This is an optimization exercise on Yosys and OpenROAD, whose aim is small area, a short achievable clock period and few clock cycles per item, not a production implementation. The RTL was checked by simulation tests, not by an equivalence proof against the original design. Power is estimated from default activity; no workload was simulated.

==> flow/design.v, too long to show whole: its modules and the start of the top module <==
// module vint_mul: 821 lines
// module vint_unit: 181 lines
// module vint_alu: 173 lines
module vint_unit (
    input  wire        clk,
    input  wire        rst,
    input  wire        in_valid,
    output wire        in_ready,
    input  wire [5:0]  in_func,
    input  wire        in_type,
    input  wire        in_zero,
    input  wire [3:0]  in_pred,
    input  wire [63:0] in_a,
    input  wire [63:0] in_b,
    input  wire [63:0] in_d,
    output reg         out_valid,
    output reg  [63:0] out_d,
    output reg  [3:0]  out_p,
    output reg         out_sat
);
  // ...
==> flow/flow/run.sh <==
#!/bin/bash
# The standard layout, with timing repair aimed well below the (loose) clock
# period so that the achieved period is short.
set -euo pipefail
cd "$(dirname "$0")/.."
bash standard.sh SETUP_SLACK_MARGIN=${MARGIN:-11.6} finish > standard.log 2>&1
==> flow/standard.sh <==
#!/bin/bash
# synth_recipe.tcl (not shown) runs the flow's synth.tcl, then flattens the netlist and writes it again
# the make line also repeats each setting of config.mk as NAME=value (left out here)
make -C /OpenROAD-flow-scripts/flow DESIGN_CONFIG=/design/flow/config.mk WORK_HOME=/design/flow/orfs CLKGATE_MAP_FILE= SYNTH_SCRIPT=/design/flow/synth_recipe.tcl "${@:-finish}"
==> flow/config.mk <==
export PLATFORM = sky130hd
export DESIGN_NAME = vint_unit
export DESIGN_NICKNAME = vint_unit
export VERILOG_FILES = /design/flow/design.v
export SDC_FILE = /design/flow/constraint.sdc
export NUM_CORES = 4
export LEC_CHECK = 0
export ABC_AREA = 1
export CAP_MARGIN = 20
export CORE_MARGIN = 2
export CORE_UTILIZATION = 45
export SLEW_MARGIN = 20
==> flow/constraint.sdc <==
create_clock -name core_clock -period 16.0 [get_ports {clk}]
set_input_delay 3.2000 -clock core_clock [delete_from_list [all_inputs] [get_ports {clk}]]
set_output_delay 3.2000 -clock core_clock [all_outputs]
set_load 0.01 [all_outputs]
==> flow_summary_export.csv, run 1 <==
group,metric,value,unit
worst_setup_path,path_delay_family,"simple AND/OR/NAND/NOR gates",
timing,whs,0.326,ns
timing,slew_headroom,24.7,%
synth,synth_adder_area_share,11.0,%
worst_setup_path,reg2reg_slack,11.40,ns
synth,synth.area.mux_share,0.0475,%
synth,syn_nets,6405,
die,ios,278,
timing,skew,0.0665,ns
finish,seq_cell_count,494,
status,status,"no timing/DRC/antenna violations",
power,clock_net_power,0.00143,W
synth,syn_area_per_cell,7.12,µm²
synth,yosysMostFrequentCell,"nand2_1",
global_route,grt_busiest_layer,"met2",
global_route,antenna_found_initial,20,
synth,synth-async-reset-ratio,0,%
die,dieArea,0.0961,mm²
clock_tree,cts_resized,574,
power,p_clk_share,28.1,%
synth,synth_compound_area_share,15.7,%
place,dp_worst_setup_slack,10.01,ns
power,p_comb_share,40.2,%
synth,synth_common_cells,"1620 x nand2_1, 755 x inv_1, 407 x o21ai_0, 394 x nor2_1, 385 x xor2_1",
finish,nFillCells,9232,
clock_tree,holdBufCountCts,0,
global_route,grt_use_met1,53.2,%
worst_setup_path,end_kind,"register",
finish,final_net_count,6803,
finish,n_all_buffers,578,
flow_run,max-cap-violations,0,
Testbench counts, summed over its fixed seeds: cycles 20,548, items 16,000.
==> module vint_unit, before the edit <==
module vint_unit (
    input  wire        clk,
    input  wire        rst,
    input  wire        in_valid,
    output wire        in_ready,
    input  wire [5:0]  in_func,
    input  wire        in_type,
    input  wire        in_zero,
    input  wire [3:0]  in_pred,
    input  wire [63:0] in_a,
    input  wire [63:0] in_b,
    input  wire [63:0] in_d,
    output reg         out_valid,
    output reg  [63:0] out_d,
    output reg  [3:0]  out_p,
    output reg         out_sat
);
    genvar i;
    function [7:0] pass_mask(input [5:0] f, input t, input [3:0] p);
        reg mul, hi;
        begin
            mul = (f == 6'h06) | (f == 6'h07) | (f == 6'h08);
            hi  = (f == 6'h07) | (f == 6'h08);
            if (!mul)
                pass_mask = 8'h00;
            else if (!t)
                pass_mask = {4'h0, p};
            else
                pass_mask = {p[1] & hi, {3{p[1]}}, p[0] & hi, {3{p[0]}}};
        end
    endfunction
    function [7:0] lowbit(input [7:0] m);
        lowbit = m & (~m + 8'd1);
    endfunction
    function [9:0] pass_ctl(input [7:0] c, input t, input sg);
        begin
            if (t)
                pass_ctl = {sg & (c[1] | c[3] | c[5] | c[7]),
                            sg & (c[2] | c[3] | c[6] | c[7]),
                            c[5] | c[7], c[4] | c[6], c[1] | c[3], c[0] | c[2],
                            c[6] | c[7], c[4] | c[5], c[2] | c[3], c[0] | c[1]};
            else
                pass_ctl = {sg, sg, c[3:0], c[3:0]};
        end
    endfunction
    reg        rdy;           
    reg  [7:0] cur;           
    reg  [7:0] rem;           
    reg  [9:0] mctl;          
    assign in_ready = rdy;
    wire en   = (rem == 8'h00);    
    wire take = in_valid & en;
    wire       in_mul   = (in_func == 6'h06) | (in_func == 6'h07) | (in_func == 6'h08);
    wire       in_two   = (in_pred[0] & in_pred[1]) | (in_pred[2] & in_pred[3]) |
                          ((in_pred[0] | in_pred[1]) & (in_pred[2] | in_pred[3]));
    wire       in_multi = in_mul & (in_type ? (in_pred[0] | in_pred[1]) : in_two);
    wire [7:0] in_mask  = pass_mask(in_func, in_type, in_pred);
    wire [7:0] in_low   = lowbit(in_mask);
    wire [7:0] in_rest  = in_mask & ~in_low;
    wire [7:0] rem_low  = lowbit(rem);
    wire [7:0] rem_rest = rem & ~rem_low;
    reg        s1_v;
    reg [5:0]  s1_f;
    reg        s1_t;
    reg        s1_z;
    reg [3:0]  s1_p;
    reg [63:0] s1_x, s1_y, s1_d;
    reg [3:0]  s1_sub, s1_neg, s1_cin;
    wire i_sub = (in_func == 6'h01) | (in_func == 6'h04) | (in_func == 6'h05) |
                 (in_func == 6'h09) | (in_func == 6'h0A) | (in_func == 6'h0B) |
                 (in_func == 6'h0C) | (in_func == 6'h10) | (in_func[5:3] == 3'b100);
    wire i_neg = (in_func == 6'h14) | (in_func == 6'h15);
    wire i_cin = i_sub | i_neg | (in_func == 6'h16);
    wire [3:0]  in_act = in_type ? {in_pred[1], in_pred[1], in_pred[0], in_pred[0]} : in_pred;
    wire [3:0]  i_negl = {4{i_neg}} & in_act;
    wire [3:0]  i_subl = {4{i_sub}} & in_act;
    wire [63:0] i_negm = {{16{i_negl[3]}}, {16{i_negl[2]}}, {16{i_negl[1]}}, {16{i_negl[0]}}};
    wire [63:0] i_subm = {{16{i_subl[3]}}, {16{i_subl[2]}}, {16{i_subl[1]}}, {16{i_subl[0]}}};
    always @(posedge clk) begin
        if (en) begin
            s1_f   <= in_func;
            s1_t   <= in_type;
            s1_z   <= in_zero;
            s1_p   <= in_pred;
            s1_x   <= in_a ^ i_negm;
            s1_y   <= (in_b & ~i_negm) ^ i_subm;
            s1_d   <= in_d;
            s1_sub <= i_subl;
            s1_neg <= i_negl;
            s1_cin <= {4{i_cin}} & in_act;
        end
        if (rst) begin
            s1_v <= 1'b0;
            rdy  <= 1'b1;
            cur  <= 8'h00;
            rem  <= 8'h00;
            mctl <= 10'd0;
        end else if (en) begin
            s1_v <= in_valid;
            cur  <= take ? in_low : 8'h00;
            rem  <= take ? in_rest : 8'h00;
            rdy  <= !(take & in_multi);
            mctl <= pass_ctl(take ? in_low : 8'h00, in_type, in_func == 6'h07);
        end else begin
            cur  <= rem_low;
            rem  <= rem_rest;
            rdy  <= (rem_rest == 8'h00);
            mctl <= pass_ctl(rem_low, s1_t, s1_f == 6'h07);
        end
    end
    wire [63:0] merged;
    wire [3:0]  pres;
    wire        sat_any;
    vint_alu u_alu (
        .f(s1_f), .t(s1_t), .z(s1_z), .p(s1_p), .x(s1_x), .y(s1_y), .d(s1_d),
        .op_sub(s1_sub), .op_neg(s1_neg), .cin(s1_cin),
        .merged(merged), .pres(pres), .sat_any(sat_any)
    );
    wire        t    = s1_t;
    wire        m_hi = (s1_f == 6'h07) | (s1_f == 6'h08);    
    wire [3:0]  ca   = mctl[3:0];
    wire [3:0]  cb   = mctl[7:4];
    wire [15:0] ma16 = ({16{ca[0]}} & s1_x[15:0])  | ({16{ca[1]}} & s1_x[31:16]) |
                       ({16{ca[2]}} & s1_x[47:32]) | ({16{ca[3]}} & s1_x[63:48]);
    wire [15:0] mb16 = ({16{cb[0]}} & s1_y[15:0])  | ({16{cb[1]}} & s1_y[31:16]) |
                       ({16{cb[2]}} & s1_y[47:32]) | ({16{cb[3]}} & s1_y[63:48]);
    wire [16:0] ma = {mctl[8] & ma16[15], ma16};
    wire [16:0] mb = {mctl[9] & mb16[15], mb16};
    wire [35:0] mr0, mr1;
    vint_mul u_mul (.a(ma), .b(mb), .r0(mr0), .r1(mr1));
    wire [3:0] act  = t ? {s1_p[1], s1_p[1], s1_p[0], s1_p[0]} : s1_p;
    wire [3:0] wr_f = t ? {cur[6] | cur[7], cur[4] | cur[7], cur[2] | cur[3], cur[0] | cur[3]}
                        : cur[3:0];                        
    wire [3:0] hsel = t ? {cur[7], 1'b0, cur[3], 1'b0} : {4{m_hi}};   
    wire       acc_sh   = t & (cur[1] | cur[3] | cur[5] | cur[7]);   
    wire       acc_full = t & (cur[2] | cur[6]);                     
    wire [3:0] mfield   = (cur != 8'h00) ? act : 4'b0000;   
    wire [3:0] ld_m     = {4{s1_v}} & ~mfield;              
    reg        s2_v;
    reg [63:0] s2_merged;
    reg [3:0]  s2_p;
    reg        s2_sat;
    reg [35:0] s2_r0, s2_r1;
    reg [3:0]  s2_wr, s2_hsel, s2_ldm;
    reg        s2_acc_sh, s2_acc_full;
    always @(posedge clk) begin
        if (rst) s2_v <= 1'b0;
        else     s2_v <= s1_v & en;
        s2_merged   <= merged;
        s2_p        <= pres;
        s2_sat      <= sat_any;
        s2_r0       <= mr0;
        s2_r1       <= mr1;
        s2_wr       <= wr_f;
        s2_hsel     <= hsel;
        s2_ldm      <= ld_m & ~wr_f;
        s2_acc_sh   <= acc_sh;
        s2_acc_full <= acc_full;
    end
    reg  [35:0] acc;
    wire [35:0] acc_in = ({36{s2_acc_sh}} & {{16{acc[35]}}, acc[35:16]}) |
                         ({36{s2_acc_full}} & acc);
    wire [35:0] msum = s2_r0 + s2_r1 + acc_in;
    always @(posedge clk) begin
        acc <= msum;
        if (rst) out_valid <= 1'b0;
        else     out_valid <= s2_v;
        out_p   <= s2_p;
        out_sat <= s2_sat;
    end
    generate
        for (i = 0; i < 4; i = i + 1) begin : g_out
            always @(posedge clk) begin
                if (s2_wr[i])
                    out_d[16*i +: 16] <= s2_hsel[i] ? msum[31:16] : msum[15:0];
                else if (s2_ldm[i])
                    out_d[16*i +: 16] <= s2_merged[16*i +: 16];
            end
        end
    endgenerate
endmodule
==
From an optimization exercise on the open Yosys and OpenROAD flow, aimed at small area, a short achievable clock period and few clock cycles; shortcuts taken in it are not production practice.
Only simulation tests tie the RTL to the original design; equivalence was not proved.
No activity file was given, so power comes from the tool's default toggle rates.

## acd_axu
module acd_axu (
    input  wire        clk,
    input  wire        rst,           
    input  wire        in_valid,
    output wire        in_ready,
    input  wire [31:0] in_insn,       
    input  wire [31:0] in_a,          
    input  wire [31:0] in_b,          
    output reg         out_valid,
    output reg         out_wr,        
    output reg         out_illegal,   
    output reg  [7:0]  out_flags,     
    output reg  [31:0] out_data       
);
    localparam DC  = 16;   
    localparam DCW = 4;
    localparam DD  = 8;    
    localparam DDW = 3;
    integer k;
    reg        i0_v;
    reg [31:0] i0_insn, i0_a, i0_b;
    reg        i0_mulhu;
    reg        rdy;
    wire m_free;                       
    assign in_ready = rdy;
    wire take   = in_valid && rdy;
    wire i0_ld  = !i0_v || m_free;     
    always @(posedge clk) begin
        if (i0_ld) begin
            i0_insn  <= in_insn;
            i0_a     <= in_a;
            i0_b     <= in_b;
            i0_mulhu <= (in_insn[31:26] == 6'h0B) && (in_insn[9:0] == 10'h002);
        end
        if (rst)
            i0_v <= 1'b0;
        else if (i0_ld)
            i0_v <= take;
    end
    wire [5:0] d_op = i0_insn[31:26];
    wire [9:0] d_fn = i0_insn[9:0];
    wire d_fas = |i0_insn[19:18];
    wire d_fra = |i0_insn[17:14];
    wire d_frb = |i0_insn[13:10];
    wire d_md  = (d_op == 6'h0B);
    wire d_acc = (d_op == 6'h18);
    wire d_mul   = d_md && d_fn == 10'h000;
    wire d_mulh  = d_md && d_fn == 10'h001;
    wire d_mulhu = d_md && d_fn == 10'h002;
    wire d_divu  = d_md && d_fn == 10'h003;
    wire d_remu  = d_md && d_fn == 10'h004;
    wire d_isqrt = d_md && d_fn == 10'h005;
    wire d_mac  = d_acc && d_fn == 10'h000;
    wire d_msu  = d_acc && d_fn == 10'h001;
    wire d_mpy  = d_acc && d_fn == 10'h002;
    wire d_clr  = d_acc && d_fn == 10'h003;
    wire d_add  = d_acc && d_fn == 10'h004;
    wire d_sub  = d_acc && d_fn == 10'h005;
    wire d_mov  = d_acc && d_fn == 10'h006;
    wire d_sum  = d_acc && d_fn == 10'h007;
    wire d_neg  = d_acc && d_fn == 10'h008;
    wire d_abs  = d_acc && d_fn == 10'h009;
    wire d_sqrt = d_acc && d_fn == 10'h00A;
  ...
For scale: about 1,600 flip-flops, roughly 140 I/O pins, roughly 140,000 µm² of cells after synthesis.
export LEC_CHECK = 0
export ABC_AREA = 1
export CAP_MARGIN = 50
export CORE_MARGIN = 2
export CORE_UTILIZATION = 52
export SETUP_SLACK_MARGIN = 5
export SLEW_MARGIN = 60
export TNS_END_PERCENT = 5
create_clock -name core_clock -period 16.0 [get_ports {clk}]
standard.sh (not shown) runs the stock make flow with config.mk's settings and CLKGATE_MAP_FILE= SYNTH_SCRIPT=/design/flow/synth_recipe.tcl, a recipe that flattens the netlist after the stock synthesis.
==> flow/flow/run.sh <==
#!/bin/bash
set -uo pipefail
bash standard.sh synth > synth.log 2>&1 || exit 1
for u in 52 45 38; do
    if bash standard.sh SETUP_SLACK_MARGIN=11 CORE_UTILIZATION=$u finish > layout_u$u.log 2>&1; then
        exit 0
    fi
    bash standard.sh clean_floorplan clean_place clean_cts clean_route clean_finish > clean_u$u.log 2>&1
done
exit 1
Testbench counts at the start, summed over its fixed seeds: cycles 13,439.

WORK REQUIRED =>
Lines of the listing above that contain the word "localparam" should all be returned.

YOUR SOLUTION =>
    localparam DC  = 16;   
    localparam DCW = 4;
    localparam DD  = 8;    
    localparam DDW = 3;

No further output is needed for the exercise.